Some debate whether or not this is a criminal act, since not one has died yet, thought statically we can predict elevated morbidity, and fatalities in the long-term. The Mayor of Namie says it is akin to murder, even though we don't know, yet exactly which of the victims will die later. How do you indict someone for murder, if you do not yet, know the victims' names.
A few months ago, I suggested that the World Courts in Geneva, and the Hague investigate whether such acts, of knowingly allowing populations to be exposed to potentially lethal doses of radiation, by withholding data, constitute crimes against humanity, under the Geneva Conventions. If it does not, I believe it should be changed so it does.
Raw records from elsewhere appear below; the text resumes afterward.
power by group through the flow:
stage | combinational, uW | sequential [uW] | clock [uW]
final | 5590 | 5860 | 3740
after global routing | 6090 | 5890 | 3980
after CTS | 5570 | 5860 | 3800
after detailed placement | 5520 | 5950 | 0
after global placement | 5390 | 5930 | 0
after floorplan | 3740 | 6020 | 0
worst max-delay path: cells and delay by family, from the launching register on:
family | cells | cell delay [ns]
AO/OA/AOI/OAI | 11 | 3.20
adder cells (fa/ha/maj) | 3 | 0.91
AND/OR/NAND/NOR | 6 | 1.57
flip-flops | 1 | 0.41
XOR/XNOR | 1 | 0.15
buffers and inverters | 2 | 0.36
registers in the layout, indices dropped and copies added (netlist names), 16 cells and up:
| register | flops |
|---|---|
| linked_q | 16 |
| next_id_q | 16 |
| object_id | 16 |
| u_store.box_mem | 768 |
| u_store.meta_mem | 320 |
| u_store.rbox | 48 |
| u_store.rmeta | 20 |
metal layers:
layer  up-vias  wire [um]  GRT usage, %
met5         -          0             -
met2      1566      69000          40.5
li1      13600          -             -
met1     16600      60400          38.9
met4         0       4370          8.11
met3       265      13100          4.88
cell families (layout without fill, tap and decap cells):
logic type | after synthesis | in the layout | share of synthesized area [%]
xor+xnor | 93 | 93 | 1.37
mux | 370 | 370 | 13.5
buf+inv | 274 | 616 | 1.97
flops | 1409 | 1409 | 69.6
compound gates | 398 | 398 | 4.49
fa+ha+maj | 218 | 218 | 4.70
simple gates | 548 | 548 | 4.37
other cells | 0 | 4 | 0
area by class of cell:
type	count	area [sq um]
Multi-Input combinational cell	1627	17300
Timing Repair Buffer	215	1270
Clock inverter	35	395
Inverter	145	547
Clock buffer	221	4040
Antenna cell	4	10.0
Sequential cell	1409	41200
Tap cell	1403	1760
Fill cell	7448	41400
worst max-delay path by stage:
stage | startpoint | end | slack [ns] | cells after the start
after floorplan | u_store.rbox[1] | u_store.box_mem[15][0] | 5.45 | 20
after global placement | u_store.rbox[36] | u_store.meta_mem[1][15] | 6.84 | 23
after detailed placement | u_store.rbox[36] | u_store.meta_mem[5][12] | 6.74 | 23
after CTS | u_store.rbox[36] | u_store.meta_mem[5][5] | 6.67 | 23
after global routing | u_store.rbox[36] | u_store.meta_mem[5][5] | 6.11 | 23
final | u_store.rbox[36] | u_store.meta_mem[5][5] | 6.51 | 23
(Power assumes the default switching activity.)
## config.mk

```make
export PLATFORM = sky130hd
export DESIGN_NAME = braille_escape_packet_responder
export DESIGN_NICKNAME = d
export VERILOG_FILES = /design/src/hdl/bepr_pkg.sv /design/src/hdl/braille_escape_packet_responder.sv /design/src/hdl/bepr_front.sv /design/src/hdl/bepr_back.sv
export SDC_FILE = /design/constraint.sdc
export NUM_CORES = 1
export LEC_CHECK = 0
export BUFFER_PORTS_ARGS = -buffer_cell sky130_fd_sc_hd__buf_2
export CELL_PAD_IN_SITES_DETAIL_PLACEMENT = 2
export CELL_PAD_IN_SITES_GLOBAL_PLACEMENT = 2
export CORE_MARGIN = 4
export CORE_UTILIZATION = 44
export DETAILED_ROUTE_END_ITERATION = 8
export PLACE_DENSITY = 0.92
export SLEW_MARGIN = 10
export SYNTH_ARGS = -nofsm -noshare
export SYNTH_HDL_FRONTEND = slang
export SYNTH_SLANG_ARGS = --single-unit
export TNS_END_PERCENT = 5
```

## constraint.sdc

```tcl
create_clock -name clk -period 14.75 [get_ports clk]
set_input_delay 2.2125 -clock clk [delete_from_list [all_inputs] [get_ports clk]]
set_output_delay 2.2125 -clock clk [all_outputs]
set_load 0.005 [all_outputs]
```
===== config.mk =====
export PLATFORM = sky130hd
export DESIGN_NAME = gmi_csr
export DESIGN_NICKNAME = d
export VERILOG_FILES = /design/src/design/gmi_pkg.sv /design/src/design/gmi_csr.sv
export SDC_FILE = /design/constraint.sdc
export NUM_CORES = 1
export LEC_CHECK = 0
export ABC_AREA = 1
export BUFFER_PORTS_ARGS = -buffer_cell sky130_fd_sc_hd__buf_2
export CORE_MARGIN = 1
export CORE_UTILIZATION = 37
export DETAILED_ROUTE_END_ITERATION = 8
export PLACE_DENSITY = 0.76
export SYNTH_ARGS = -nofsm -noshare
export SYNTH_HDL_FRONTEND = slang
export SYNTH_SLANG_ARGS = --single-unit

===== constraint.sdc =====
create_clock -name clock -period 0.96 [get_ports clock]
set_clock_uncertainty 0.15 [all_clocks]
set_input_delay 0.192 -clock clock [delete_from_list [all_inputs] [get_ports clock]]
set_output_delay 0.192 -clock clock [all_outputs]
set_load 0.01 [all_outputs]

===== src/design/gmi_pkg.sv =====
// Shared constants, codes and types for the Gram matrix block.
// Depends on nothing; every other file of the block uses it by scoped names.
`timescale 1ns / 1ps

package gmi_pkg;

   // Store geometry
   localparam int STORE_DEPTH = 4096;
   localparam int ADDR_W      = $clog2(STORE_DEPTH);
   localparam int CNT_W       = $clog2(STORE_DEPTH + 2);

   // Field widths
   localparam int DATA_W   = 64;
   localparam int HALF_W   = 32;
   localparam int DIM_W    = 13;
   localparam int IDX_W    = 12;
   localparam int NEED_W   = 2 * DIM_W;
   localparam int STATUS_W = 2;

   // Register port
   localparam int PADDR_W = 3;
   localparam int PDATA_W = 32;

   typedef enum logic {
      OP_LOAD = 1'b0,
      OP_READ = 1'b1
   } opcode_type;

   typedef enum logic [STATUS_W-1:0] {
      ST_OK       = 2'd0,
      ST_SIZE_ERR = 2'd1,
      ST_NONE     = 2'd2
   } status_type;

   typedef enum logic {
      REG_ROW_COUNT = 1'b0,
      REG_COL_COUNT = 1'b1
   } reg_index_type;

   typedef enum logic [1:0] {
      S_IDLE  = 2'd0,
      S_ISSUE = 2'd1,
      S_WAIT  = 2'd2
   } seq_state_type;

   // Register values and the write strobe, from the register port to control
   typedef struct packed {
      logic             wr;
      logic [DIM_W-1:0] row_count;
      logic [DIM_W-1:0] col_count;
   } cfg_type;

   // Control that travels with each pair of store reads through the MAC
   typedef struct packed {
      logic valid;
      logic first;
      logic last;
   } mac_ctl_type;

endpackage


===== src/design/gmi_csr.sv =====
// Register port: row and column counts behind an APB-style write/read port.
// Depends on gmi_pkg for the register layout and the cfg_type struct.
`timescale 1ns / 1ps

module gmi_csr (
   input  logic                        clock,
   input  logic                        reset,
   input  logic                        psel,
   input  logic                        penable,
   input  logic                        pwrite,
   input  logic [gmi_pkg::PADDR_W-1:0] paddr,
   input  logic [gmi_pkg::PDATA_W-1:0] pwdata,
   output logic [gmi_pkg::PDATA_W-1:0] prdata,
   output logic                        pready,
   output gmi_pkg::cfg_type            cfg
);

   localparam int DW = gmi_pkg::DIM_W;

   logic [DW-1:0]          row_count_ff;
   logic [DW-1:0]          row_count_in;
   logic [DW-1:0]          col_count_ff;
   logic [DW-1:0]          col_count_in;
   logic                   wr;
   gmi_pkg::reg_index_type index;

   assign index = gmi_pkg::reg_index_type'(paddr[2]);
   assign wr    = psel && penable && pwrite;

   // Decode the write
   always_comb begin
      row_count_in = row_count_ff;
      col_count_in = col_count_ff;
      if (wr) begin
         case (index)
            gmi_pkg::REG_ROW_COUNT: row_count_in = pwdata[DW-1:0];
            gmi_pkg::REG_COL_COUNT: col_count_in = pwdata[DW-1:0];
            default: ;
         endcase
      end
   end

   always_ff @(posedge clock) begin
      if (reset) begin
         row_count_ff <= DW'(1);
         col_count_ff <= DW'(1);
      end else begin
         row_count_ff <= row_count_in;
         col_count_ff <= col_count_in;
      end
   end

   // Read back
   always_comb begin
      case (index)
         gmi_pkg::REG_ROW_COUNT: prdata = gmi_pkg::PDATA_W'(row_count_ff);
         gmi_pkg::REG_COL_COUNT: prdata = gmi_pkg::PDATA_W'(col_count_ff);
         default:                prdata = '0;
      endcase
   end

   assign pready        = 1'b1;
   assign cfg.wr        = wr;
   assign cfg.row_count = row_count_ff;
   assign cfg.col_count = col_count_ff;

endmodule


# Word-level counts from Yosys, hierarchy flattened
# Cells that the tools add are included.
# word_totals
wordCells	8
ff_bits	26
out_inout_bits	60
inputBits	40
# classes
bitwise	1
reduce_logical	4
muxes	1
# op_table
operator	count
$pmux 32 s2	1
$reduce_and 2->1	2
$logic_and 1x1->1	2
$not 1->1	1

# Longest topological paths before layout
# Gate-level depths: netlist (run 1).
# depth
word_depth	3
depth_mapped	6
ltp_nobuf	5

# Worst setup path after synthesis (run 1)
# No wires, ideal clock.
# synth_timing
path_type	input -> output
start	input port paddr[2] in the netlist's numbering
end	output port prdata[0] in the netlist's numbering
stages	5
setup_slack_ps	-110
t_arrival_ps	728
path_cell_list	buf_6 inv_4 buf_2 nand2_1 nand2_1
# synth_via
elab_chain_cells	2
# synth_lines
item	line	rtl
start, declared	gmi_csr.sv:11	input logic [gmi_pkg::PADDR_W-1:0] paddr,
$not 1->1 (no source line)	-	
$pmux 32 s2 *	gmi_csr.sv:55	case (index)
end, declared	gmi_csr.sv:13	output logic [gmi_pkg::PDATA_W-1:0] prdata,
# Every way passes the cells marked *; elsewhere a longest branch is shown, timed or not. The select of a mux whose other input is x is not followed.

# Worst setup path after layout (run 1)
# layout_timing
start	register row_count_ff[10]
end	output port prdata[10] in the netlist's numbering
# layout_via
elab_chain_cells	1
# layout_lines
item	line	rtl
start, declared	gmi_csr.sv:20	logic [DW-1:0] row_count_ff;
start signal, assigned	gmi_csr.sv:48	row_count_ff <= row_count_in;
$pmux 32 s2	gmi_csr.sv:55	
# No other way between the ends. The select of a mux whose other input is x is not followed.

==> results.toml, run 1 <==
[outcome]
status = "complete, but fails checks"
violations = "setup timing"

[finish]
instances_no_fill = 332
final_cell_mix = "nor2_1, buf_6, nand2_2"
fin_area_sq_um = 2300
final_layout_size_suffix_gt1_share_pct = 51.1
final_common_cell = "nor2_1"
diodes = 0
nets = 325
syn2layout_area_growth_pct = 60.3

[synthesis]
ys_warn_count = 0
synthCells = 221
avgSynthCellArea_sq_um = 6.48
synthDistinctLibCells = 17
synth_seq_area_share_pct = 36.3
ys_ff_latch = 26
netlist_area_sq_um = 1430

[job]
cap_viol_max_count = 0

[floorplan]
coreArea_sq_um = 3690
start_util_pct = 38.8
num_rows = 22
dieWidth_um = 64.2
ios = 100
dieArea_sq_um = 4120
die_h_um = 64.2

[grt]
antenna_found_initial = 0
grt_max_degree = 27
grt_pass1_wl_um = 5980
grt_pass1_vias = 1342
grt_overflow = 0
grt.total_usage_pct = 18.5

[clock_network]
cts_tree = "yes"
cts_root_buf = "clkbuf_8"
cts_num_sinks = 26
hold_buffers = 0
clock_latency_ps = 260
clockBufferDepth = 2
htreeDepth = 1
clk_pin_slew_worst_paths_ps = 80
numCtsBuffers = 3

[setup_path]
crit_buf_inv = 1
startpoint_type = "flop"
path_delay_family = "flip-flops"
cpMostUsedCell = "nand2_2"
worstSetupEndpointType = "output port"
worstSetupPathType = "reg2out"
cpMaxStageDelayCell = "dfxtp_2"
critical_path_required_ps = 620
arrival_ps = 860
critical_path.cell_chain = "nand2_2 > nand2_2 > buf_6"
max_stage_delay_ps = 370
worstPathMaxFanout = 3

[routing]
wire_per_inst_um = 11.2
ant_nets = 0
dr_total_vias = 1479
firstDrtPassIters = 4
wl_met1_um = 1550
wl_met3_um = 159
vias_per_cell = 4.45
highest_layer = "met4"
wl_met2_um = 1980
wirelength_um = 3710
drc = 0
drtIter0Drc = 74

[place]
post_dp_cell_area_sq_um = 1820
dp_slack_ps = -227
hpwl_um = 2250
portBuffers = 58
gp_congestion = 0.739
place_inst = 323

[sta]
post-route-min-period_ps = 1200
setup_ws_ps = -238
fmax_mhz = 835
finalCritPeriodShare_pct = 125
maxSlewViolCount = 0
hold_violations = 0
rsz0062_at_grt = "yes"
setup_viol = 40

[worst_hold_path]
hp-class = "in2reg"

[power_and_ir_drop]
leakage_nw = 1.12
ir_drop_mv = 0.541
powerDensity_nw_per_um2 = 1050
-- report_power, final --
group | internal [mW] | total (mW) | switching, mW
Sequential | 1.12 | 1.16 | 0.0399
Clock | 0.366 | 0.690 | 0.325
Combinational | 0.278 | 0.567 | 0.289
Total | 1.76 | 2.41 | 0.654
-- Yosys cell counts, drive strengths merged --
library cell / n / share of area (%)
nand2: 66 / 17
nor2: 51 / 15
buf: 30 / 16
nand3: 27 / 9.8
dfxtp: 26 / 36
inv: 14 / 3.8
clkbuf: 2 / 0.52
conb: 2 / 0.52
o21ai: 2 / 0.70
clkinv: 1 / 0.26
-- metal layers --
| layer | global-route usage, % | vias to the layer above |
|---|---|---|
| met2 | 34.6 | 38 |
| li1 | - | 759 |
| met3 | 2.68 | 2 |
| met4 | 5.00 | 0 |
| met1 | 21.7 | 680 |
| met5 | 0 | - |
-- logic make-up (layout without fill, tap and decap cells) --
logic type	count (synthesis)	after routing	synth area share, %
compound gates	2	2	0.698
flops	26	26	36.3
simple gates	144	144	42.0
other cells	2	20	0.524
buf+inv	47	92	20.4
-- metrics by stage --
stage / util [%] / power, mW / hold WS, ps / setup TNS, ps
after global placement: 49.3 / 1.61 / 275 / -7880
after global routing: 62.3 / 2.56 / 6.19 / -7600
final: 62.3 / 2.41 / 4.76 / -5970
after detailed placement: 49.3 / 1.61 / 278 / -8290
after floorplan: - / 1.52 / 168 / -177
after CTS: 57.6 / 2.39 / 0.724 / -6020
-- state kept, by name, summed over array words and instances (netlist names) --
register / flops
row_count_ff: 13
col_count_ff: 13
-- worst min-delay path: stages --
cell and delay [ps]:
buf_2 90, nand2_1 50, nand3_1 60
-- worst paths after layout --
path	start	end	slack [ps]	cells after the start
max	row_count_ff[10]	prdata[10]	-240	3
min	pwdata[0]	col_count_ff[0]	5	3
max reg2reg	row_count_ff[5]	row_count_ff[5]	110	3
min reg2reg	col_count_ff[0]	col_count_ff[0]	340	2
-- area by class of cell --
cell class	count	area, sq um
fill	346	1390
multi-input combinational	166	786
timing repair buffer	73	769
sequential	26	563
inverter	15	63.8
tap	48	60.1
clock buffer	4	55.1
-- timing repair --
item,in CTS,in global routing
pin swaps,6,9
buffers inserted,2,2
resized for setup,63,35
endpoints found under the setup margin,40,53
gates cloned,1,0
Note: power is estimated with default switching activity, not from simulation.
==> inputs of run 2 (changes only) <==
- SETUP_SLACK_MARGIN: not set -> 0.2
==> run 2 against run 1 <==
The run still ends with setup timing left. Via count grew 8.0%. Critical path depth is the same. First-iteration DRC count shrank 22%. Fmax shrank 0.42%. Largest power group unchanged. Sequential power is essentially flat. Die area is the same. Clock-buffer cell count shrank 1. Cell area grew 17%. Combinational power grew 23%.
==> results.toml, run 2 (synthesized netlist as in run 1, its figures left out) <==
[outcome]
status = "complete, but fails checks"
violations = "setup timing"

[place]
hpwl_um = 2360
portBuffers = 58
gp_congestion = 0.728

[routing]
firstDrtPassIters = 5
wirelength_um = 4260
drc = 0
vias_per_cell = 4.59
wire_per_inst_um = 12.3
ant_nets = 0
dr_total_vias = 1598
drtIter0Drc = 58

[floorplan]
start_util_pct = 38.8
dieWidth_um = 64.2
coreArea_sq_um = 3690
die_h_um = 64.2
dieArea_sq_um = 4120
num_rows = 22
ios = 100

[setup_path]
critical_path_required_ps = 620
arrival_ps = 860
worstSetupPathType = "reg2out"
cpMostUsedCell = "nand2_2"
max_stage_delay_ps = 360
cpMaxStageDelayCell = "dfxtp_2"
worstPathMaxFanout = 3
critical_path.cell_chain = "nand2_2 > nand2_2 > buf_6"
worstSetupEndpointType = "output port"
startpoint_type = "flop"

[finish]
final_cell_mix = "buf_6, nor2_1, nand2_2"
diodes = 0
nets = 342
syn2layout_area_growth_pct = 86.9
final_common_cell = "buf_6"
largestRegisters = "col_count_ff: 13 flops, row_count_ff: 13 flops"
final_layout_size_suffix_gt1_share_pct = 65.3

[grt]
grt_pass1_wl_um = 6610
grt.total_usage_pct = 20.8
grt_pass1_vias = 1460
grt_max_degree = 27
grt_overflow = 0
antenna_found_initial = 0

[sta]
maxSlewViolCount = 0
rsz0062_at_grt = "yes"
fin_hold_ws_ps = 29.4
hold_violations = 0
setup_tns_ps = -6660
post-route-min-period_ps = 1200
setup_viol = 43
finalCritPeriodShare_pct = 125
setup_ws_ps = -243
fmax_mhz = 831

[clock_network]
cts_root_buf = "clkbuf_8"
htreeDepth = 1
clock_latency_ps = 260
numCtsBuffers = 3
clk_pin_slew_worst_paths_ps = 90
cts_tree = "yes"
clockBufferDepth = 2
cts_num_sinks = 26
hold_buffers = 0

[worst_hold_path]
hp-class = "in2reg"

[power_and_ir_drop]
powerDensity_nw_per_um2 = 921
ir_drop_mv = 0.593
p_total_mw = 2.47
leakage_nw = 1.24

[job]
cap_viol_max_count = 0
## run 2: final cells by class
type                       instances  area (sq um)
inverter                          15          71.3
fill                             268          1010
tap                               48          60.1
multi-input combinational        166           973
clock buffer                       3          41.3
timing repair buffer              90           971
sequential                        26           561
## run 2: per-stage QoR
| step | cell area, sq um | cells | worst slack, ps | util (%) |
|---|---|---|---|---|
| floorplan | 1610 | 239 | -15.4 | - |
| global placement | 1860 | 329 | -259 | 50.4 |
| detailed placement | 1860 | 329 | -262 | 50.4 |
| CTS | 2400 | 340 | -228 | 65.2 |
| global route | 2680 | 348 | -283 | 72.6 |
| finish | 2680 | 348 | -243 | 72.6 |
## run 2: metal layers
metal	routed length (um)	track usage (%)
met5	0	0
met4	19	8.61
met3	155	2.32
met2	2410	37.5
met1	1680	24.7
## run 2: worst paths after layout
path                                        from          endpoint  slack, ps  depth (start not counted)
worst max register to register  col_count_ff[10]  col_count_ff[10]        180                          2
worst max-delay path             row_count_ff[9]         prdata[9]       -240                          3
worst min-delay path                   pwdata[0]   col_count_ff[0]         30                          3
worst min register to register   col_count_ff[0]   col_count_ff[0]        350                          2
## run 2: power breakdown
part	internal (mW)	switching [mW]	total (mW)
clock	0.281	0.331	0.611
combinational	0.343	0.353	0.697
sequential	1.12	0.0415	1.16
total	1.74	0.725	2.47
## run 2: worst max-delay path: cells and delay by family, from the launching register on
kind / cells / cell delay, ps
buffers and inverters: 1 / 90
AND/OR/NAND/NOR: 2 / 140
flip-flops: 1 / 360
## run 2: repair_timing
action	in CTS	in global routing
endpoints found under the setup margin	66	66
pin swaps	8	8
gates cloned	2	0
resized for setup	108	52
setup buffers	6	8
[src/design/lbs_pkg.sv]
package lbs_pkg;

	localparam int SRC_DEPTH   = 65536;
	localparam int SRC_ADDR_W  = 16;
	localparam int SURFACE_MAX = 1024;
	localparam int COLOR_W     = 24;
	localparam int QUOT_W      = 9;
	localparam int NUM_W       = 20;
	localparam int DIV_STEPS   = 9;
	localparam int GDIV_W      = 20;

	typedef enum logic {
		OP_LOAD  = 1'b0,
		OP_PIXEL = 1'b1
	} lbs_op_t;

	typedef enum logic [1:0] {
		ST_OK          = 2'd0,
		ST_BAD_SURFACE = 2'd1,
		ST_OUTSIDE     = 2'd2
	} lbs_status_t;

	typedef enum logic [2:0] {
		REG_SRC_W    = 3'd0,
		REG_SRC_H    = 3'd1,
		REG_STRIDE   = 3'd2,
		REG_SURF_W   = 3'd3,
		REG_SURF_H   = 3'd4,
		REG_MARGIN   = 3'd5,
		REG_FILL     = 3'd6
	} lbs_reg_t;

	typedef enum logic [2:0] {
		G_IDLE,
		G_FIT,
		G_CMP,
		G_DIV,
		G_SET,
		G_ORG
	} lbs_gstate_t;

	typedef struct packed {
		logic        operation;
		logic [15:0] load_index;
		logic [23:0] load_color;
		logic [9:0]  out_x;
		logic [9:0]  out_y;
	} lbs_in_t;

	typedef struct packed {
		logic [23:0] pixel_color;
		logic [1:0]  status;
	} lbs_out_t;

	typedef struct packed {
		logic [8:0]  src_w;
		logic [8:0]  src_h;
		logic [8:0]  stride;
		logic [10:0] surf_w;
		logic [10:0] surf_h;
		logic [7:0]  margin;
		logic [23:0] fill;
	} lbs_cfg_t;

	typedef struct packed {
		logic [8:0]  sw;
		logic [8:0]  sh;
		logic [10:0] dw;
		logic [10:0] dh;
		logic [10:0] ox;
		logic [10:0] oy;
	} lbs_geom_t;

	typedef struct packed {
		lbs_op_t                 op;
		lbs_status_t             status;
		logic                    in_rect;
		logic                    addr_ok;
		logic [SRC_ADDR_W-1:0]   load_index;
		logic [COLOR_W-1:0]      load_color;
		logic [9:0]              x;
		logic [9:0]              y;
		logic [NUM_W-1:0]        rx;
		logic [NUM_W-1:0]        ry;
		logic [QUOT_W-1:0]       qx;
		logic [QUOT_W-1:0]       qy;
		logic [SRC_ADDR_W-1:0]   addr;
	} lbs_pipe_t;

endpackage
At the very least, it is a moral failure of the "duty to warn."
Mr. Baba, the mayor of Namie, said that if the Speedi data had been made available sooner, townspeople would have naturally chosen to flee to safer areas. “But we didn’t have the information,” he said. “That’s frustrating.” “We were in the worst place, but didn’t know it,” Ms. Nozawa said. “Children were playing outside.”
Mr. Hosono, the minister charged with dealing with the nuclear crisis, has said that certain information, including the Speedi data, had been withheld for fear of “creating a panic.”
Mr. Hosono eventually, resigned in protest.
Reflecting On Our Own Response
I have to check, as my memory is fuzzy, but I believe the Kossack who first reported his resignation was later banned, for becoming so angry at the pummeling he took from pro-nuclear forces here, he started leveling unjustified attacks on innocent bystanders.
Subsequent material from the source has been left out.